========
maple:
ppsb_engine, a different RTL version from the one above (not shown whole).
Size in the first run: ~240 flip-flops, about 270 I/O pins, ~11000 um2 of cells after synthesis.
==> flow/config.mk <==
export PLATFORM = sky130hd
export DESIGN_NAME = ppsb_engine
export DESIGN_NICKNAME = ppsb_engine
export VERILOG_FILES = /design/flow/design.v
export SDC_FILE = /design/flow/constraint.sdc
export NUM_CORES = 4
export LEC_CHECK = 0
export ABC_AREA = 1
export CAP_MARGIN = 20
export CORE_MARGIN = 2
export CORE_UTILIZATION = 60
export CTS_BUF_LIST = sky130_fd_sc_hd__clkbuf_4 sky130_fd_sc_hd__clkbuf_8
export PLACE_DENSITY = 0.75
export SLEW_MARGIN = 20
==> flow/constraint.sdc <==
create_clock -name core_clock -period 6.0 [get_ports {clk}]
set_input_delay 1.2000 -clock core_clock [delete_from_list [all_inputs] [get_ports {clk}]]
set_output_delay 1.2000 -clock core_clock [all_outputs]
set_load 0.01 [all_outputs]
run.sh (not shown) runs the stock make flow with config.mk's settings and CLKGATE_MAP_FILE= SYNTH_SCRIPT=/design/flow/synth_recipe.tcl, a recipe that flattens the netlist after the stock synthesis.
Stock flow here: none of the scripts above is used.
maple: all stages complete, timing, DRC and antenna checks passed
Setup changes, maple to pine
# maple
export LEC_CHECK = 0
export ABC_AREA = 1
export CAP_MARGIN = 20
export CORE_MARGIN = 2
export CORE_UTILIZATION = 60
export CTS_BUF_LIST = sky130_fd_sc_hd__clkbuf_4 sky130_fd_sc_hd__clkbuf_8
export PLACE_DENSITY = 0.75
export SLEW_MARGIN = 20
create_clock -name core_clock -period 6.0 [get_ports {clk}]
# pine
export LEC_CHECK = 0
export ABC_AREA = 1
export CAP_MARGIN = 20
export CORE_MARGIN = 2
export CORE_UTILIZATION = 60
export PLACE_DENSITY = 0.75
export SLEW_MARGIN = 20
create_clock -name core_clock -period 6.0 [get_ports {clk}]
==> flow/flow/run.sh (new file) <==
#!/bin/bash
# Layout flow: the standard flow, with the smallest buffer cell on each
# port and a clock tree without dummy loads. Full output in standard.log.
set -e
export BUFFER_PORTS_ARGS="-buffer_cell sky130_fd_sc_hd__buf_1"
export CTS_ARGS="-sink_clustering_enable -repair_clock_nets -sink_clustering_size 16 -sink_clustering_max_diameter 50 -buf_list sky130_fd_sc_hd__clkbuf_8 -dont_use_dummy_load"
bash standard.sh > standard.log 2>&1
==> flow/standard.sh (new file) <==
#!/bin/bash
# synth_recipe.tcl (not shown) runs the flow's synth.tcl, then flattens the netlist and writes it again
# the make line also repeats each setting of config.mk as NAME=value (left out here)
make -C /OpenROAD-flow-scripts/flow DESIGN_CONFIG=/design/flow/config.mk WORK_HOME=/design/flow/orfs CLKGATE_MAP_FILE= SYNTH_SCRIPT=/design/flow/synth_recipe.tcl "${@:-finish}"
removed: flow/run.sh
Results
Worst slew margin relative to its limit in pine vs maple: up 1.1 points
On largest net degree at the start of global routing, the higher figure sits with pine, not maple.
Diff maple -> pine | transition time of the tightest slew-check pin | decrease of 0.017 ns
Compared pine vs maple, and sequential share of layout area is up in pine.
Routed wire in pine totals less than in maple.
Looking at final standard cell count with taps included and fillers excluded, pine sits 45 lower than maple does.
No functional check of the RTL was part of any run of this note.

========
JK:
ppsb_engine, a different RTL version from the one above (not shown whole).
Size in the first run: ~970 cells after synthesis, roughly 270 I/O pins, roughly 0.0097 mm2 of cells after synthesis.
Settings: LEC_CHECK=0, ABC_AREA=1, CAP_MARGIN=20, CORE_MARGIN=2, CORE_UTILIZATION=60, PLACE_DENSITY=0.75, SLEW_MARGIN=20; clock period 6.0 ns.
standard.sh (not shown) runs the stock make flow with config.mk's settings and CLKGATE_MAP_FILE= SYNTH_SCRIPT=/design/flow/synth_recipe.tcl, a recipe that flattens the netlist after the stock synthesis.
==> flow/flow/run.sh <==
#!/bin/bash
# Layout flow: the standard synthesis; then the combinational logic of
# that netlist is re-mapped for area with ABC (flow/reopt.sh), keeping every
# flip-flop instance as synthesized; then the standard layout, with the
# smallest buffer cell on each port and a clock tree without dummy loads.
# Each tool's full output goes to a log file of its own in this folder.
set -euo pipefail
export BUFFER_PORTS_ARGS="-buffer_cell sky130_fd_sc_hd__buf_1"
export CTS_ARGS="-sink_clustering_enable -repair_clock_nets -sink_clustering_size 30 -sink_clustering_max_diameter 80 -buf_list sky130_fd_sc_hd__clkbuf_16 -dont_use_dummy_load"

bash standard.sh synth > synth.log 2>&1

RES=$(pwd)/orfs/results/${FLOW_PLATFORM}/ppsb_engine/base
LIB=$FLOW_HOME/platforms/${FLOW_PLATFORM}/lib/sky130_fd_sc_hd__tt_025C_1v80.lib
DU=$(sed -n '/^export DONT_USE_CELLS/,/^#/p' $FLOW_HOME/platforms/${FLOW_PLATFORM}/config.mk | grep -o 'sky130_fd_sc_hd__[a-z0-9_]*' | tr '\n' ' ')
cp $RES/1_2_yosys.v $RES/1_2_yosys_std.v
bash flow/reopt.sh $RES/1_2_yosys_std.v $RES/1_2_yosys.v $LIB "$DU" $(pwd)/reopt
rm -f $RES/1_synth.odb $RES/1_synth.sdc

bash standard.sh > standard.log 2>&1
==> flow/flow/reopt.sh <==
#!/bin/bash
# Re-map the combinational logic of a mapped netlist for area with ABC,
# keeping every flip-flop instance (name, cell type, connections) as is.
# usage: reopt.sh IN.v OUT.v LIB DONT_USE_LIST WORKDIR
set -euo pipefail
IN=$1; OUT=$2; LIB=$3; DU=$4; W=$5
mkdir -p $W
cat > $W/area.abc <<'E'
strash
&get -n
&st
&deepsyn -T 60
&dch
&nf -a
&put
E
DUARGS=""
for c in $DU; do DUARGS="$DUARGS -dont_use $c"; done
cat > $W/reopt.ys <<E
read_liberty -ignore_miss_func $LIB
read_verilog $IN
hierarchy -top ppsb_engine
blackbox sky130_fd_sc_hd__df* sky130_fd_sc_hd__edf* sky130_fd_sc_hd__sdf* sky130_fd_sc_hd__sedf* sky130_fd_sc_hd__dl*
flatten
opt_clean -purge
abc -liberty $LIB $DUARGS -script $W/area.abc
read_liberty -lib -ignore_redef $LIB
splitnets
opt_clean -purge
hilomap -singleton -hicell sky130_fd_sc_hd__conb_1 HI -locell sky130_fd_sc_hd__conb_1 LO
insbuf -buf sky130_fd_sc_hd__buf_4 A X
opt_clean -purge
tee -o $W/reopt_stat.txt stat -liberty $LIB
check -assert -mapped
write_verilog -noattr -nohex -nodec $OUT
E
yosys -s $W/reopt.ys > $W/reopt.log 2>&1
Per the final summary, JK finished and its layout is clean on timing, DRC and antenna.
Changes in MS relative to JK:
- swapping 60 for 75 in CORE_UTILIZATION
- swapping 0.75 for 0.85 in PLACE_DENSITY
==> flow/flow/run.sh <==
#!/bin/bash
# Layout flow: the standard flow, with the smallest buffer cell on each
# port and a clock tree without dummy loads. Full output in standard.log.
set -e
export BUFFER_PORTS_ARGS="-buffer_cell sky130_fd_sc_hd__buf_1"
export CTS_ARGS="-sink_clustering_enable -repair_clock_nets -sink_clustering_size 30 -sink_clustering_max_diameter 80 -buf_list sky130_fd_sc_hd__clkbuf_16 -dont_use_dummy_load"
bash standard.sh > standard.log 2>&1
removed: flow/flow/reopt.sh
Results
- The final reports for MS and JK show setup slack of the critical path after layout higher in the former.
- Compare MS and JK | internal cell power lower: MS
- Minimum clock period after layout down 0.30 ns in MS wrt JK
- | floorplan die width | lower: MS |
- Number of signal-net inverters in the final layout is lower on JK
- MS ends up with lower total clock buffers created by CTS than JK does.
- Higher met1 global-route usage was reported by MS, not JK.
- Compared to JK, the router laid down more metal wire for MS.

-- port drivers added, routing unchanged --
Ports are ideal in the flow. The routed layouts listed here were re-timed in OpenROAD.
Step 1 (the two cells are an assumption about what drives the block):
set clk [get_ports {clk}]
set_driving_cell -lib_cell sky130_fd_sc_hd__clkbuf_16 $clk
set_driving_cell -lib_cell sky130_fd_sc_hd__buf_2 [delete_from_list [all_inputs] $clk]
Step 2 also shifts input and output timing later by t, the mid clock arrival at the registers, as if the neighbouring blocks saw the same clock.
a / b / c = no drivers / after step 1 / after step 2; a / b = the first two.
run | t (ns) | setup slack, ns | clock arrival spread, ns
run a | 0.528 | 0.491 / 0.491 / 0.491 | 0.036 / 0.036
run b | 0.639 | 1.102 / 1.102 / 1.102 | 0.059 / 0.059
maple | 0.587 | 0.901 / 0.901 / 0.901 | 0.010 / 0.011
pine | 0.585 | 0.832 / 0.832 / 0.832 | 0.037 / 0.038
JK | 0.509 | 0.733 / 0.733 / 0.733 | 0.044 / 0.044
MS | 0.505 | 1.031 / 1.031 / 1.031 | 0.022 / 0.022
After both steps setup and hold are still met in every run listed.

******************************

■ TASK PROMPT
Retype only the stretch of lines above starting at the one with "- MS ends up" and stopping at the one with "set_driving_cell -lib_cell sky130_fd_sc_hd__buf_2", exactly as written, with both kept.

■ FINAL ANSWER
- MS ends up with lower total clock buffers created by CTS than JK does.
- Higher met1 global-route usage was reported by MS, not JK.
- Compared to JK, the router laid down more metal wire for MS.

-- port drivers added, routing unchanged --
Ports are ideal in the flow. The routed layouts listed here were re-timed in OpenROAD.
Step 1 (the two cells are an assumption about what drives the block):
set clk [get_ports {clk}]
set_driving_cell -lib_cell sky130_fd_sc_hd__clkbuf_16 $clk
set_driving_cell -lib_cell sky130_fd_sc_hd__buf_2 [delete_from_list [all_inputs] $clk]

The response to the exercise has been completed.